## Requirement
Could you copy every line from the material below in which "decap" appears?

## Supplied data
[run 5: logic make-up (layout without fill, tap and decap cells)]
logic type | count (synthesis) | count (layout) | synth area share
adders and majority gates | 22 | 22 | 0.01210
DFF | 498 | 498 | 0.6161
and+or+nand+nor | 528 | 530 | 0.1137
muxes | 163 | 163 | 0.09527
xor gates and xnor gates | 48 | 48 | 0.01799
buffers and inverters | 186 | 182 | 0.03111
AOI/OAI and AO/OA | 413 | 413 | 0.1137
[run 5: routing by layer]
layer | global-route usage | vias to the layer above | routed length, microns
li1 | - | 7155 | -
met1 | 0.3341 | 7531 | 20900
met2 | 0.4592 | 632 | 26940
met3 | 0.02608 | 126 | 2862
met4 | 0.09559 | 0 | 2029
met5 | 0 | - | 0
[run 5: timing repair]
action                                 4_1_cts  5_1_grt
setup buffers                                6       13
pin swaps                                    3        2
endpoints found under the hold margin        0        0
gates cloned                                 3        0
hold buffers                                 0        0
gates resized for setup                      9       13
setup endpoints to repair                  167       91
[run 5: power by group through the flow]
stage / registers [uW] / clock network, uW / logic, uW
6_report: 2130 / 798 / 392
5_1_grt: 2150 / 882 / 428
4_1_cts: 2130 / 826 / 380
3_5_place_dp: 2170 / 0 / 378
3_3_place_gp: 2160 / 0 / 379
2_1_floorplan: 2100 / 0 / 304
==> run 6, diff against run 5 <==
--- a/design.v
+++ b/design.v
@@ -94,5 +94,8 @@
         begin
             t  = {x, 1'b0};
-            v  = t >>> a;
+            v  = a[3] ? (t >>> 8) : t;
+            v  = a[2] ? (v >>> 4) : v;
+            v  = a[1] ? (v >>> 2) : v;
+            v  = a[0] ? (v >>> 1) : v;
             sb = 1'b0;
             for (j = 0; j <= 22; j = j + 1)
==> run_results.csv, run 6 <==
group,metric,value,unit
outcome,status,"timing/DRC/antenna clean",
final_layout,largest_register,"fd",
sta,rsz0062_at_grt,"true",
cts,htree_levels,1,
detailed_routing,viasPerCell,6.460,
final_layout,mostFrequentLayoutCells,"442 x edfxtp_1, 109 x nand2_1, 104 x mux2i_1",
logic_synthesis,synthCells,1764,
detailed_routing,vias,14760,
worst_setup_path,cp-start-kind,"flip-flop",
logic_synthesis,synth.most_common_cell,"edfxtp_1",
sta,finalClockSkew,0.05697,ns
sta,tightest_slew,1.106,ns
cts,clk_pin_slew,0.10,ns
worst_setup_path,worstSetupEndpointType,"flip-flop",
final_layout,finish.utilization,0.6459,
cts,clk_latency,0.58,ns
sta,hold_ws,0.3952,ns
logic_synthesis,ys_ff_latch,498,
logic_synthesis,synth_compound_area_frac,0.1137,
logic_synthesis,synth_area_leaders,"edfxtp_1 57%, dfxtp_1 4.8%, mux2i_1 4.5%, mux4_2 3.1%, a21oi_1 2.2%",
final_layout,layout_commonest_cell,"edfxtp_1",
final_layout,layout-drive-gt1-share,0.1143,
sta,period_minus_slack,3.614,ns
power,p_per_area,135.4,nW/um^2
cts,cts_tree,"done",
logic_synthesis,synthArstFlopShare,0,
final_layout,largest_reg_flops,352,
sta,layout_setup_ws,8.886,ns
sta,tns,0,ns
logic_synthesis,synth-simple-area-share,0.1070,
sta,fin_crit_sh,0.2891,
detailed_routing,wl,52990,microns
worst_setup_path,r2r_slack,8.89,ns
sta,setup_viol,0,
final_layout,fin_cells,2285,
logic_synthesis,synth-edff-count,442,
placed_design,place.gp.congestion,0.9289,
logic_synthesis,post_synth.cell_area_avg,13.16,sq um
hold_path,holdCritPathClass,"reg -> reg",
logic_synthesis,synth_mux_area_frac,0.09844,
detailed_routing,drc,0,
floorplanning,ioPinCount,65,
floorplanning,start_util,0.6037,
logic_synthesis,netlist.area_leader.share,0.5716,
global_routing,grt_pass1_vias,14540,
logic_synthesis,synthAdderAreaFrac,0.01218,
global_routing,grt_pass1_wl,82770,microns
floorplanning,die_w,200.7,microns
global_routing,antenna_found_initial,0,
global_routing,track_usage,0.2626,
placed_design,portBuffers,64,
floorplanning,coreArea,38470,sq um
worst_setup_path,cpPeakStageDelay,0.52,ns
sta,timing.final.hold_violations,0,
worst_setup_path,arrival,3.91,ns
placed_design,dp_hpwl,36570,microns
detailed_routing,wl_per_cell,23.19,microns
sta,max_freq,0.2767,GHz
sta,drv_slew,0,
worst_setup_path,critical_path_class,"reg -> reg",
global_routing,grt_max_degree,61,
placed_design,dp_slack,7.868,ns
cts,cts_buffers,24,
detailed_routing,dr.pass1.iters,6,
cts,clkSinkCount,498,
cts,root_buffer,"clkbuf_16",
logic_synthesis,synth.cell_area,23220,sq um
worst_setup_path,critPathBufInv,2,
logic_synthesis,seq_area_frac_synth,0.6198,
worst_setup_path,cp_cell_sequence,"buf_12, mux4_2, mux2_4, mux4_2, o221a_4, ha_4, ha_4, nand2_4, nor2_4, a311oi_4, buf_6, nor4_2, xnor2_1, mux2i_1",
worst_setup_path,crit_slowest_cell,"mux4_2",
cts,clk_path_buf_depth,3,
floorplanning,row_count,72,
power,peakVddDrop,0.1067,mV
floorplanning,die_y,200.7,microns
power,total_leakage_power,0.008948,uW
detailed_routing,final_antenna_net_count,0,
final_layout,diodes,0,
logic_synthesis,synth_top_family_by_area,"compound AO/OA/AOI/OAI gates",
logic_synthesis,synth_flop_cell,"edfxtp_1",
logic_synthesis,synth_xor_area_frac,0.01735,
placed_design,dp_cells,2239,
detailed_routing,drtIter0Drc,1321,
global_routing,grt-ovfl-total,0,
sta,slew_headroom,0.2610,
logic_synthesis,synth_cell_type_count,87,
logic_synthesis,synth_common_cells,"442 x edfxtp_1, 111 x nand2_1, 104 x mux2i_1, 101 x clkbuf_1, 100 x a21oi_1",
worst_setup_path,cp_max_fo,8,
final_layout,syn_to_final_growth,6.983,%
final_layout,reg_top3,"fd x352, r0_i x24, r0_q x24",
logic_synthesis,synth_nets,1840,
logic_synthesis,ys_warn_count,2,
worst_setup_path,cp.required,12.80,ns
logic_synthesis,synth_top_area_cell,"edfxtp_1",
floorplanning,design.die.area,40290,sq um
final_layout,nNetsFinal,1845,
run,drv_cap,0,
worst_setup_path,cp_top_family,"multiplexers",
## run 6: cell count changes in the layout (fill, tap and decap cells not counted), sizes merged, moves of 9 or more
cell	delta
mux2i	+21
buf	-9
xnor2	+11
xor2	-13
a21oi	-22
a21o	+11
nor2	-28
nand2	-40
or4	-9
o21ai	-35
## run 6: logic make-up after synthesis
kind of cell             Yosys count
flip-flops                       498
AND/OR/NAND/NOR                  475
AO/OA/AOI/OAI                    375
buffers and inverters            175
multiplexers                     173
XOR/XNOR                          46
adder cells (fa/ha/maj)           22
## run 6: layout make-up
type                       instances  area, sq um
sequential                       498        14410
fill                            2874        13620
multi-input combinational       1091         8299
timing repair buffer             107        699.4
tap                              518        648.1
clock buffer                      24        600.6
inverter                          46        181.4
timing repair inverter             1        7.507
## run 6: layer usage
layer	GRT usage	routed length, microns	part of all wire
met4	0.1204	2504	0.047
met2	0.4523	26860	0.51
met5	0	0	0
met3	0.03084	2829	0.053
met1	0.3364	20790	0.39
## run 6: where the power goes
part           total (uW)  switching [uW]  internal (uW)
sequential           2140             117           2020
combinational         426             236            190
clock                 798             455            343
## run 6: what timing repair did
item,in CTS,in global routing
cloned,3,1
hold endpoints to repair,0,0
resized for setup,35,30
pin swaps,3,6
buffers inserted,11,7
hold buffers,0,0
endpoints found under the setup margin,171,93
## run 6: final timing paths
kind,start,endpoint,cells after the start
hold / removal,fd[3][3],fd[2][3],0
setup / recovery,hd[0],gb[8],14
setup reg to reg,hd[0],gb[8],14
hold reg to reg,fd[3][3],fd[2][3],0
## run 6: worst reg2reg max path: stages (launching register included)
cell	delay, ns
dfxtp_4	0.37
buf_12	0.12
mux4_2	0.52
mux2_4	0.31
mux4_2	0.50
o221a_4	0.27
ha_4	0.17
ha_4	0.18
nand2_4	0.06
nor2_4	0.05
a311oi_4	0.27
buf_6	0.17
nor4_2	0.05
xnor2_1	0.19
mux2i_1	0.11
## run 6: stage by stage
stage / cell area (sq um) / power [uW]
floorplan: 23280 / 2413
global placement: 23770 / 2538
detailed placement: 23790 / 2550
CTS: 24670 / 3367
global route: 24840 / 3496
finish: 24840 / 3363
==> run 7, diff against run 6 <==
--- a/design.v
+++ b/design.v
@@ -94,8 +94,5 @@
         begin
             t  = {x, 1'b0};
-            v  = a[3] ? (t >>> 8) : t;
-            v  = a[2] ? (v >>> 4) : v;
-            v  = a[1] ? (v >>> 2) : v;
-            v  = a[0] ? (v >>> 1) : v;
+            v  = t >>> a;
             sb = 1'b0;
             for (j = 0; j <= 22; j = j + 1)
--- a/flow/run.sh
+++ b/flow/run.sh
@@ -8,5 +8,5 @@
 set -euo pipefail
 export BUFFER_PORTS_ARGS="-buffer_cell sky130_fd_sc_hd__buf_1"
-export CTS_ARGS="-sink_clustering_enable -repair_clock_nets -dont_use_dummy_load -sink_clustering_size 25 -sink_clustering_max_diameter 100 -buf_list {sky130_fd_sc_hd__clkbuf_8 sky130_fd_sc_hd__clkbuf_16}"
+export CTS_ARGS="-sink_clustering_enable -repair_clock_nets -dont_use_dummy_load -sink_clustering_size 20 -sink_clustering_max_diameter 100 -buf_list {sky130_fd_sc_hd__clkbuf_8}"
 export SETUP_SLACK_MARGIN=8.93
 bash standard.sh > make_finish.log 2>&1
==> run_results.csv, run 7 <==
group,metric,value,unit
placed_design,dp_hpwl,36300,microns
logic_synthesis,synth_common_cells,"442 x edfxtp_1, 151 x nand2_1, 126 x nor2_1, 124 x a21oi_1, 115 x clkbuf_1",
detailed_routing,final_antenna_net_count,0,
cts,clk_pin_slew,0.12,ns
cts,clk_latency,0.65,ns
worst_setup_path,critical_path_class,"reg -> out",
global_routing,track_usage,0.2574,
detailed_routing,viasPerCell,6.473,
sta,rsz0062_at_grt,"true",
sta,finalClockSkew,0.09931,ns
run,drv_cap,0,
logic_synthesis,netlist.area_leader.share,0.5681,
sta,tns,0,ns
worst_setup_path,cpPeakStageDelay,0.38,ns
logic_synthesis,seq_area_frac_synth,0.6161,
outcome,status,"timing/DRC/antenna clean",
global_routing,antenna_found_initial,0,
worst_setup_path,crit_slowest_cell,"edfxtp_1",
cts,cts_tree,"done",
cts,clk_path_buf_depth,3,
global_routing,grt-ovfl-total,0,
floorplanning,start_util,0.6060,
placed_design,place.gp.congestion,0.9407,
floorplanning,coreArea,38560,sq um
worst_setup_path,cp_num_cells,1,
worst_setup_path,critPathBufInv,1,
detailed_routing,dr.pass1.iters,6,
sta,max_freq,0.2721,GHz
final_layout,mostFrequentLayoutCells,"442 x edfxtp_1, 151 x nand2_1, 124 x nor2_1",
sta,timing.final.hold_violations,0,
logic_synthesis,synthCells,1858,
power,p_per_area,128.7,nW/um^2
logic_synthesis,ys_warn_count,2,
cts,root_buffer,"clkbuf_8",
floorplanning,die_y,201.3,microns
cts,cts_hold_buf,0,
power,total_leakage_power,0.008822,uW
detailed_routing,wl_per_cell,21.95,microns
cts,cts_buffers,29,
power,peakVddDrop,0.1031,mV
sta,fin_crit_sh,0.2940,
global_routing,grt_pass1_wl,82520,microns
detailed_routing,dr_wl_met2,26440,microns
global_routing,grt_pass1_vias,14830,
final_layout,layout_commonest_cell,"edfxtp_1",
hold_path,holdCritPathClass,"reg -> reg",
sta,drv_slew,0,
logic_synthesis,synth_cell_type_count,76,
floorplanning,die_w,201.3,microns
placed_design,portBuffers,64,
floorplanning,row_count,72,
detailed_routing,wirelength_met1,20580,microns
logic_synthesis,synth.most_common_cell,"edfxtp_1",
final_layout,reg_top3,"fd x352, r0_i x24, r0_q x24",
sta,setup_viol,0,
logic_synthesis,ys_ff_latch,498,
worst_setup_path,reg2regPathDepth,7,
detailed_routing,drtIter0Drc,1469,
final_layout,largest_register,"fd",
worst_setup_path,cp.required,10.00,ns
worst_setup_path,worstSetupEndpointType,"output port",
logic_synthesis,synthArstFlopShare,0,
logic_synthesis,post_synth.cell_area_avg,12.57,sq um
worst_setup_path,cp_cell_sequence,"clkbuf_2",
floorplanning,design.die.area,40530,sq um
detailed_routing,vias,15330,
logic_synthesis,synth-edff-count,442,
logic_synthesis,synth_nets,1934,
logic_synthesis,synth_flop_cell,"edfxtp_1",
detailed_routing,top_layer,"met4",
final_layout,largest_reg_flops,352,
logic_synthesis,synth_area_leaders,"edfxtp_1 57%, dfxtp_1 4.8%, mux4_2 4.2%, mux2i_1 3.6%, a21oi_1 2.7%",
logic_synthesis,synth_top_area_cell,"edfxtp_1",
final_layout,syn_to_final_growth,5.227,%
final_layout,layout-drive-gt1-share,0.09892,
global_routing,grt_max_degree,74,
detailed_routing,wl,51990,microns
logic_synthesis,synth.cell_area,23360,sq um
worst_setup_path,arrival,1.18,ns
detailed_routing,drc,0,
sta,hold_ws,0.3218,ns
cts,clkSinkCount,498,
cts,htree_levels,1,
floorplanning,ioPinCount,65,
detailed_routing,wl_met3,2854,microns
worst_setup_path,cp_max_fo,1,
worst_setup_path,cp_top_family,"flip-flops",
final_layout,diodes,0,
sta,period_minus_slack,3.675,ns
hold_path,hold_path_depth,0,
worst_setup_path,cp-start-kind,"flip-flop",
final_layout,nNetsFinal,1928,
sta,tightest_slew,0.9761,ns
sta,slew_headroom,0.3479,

## Solution
[run 5: logic make-up (layout without fill, tap and decap cells)]
## run 6: cell count changes in the layout (fill, tap and decap cells not counted), sizes merged, moves of 9 or more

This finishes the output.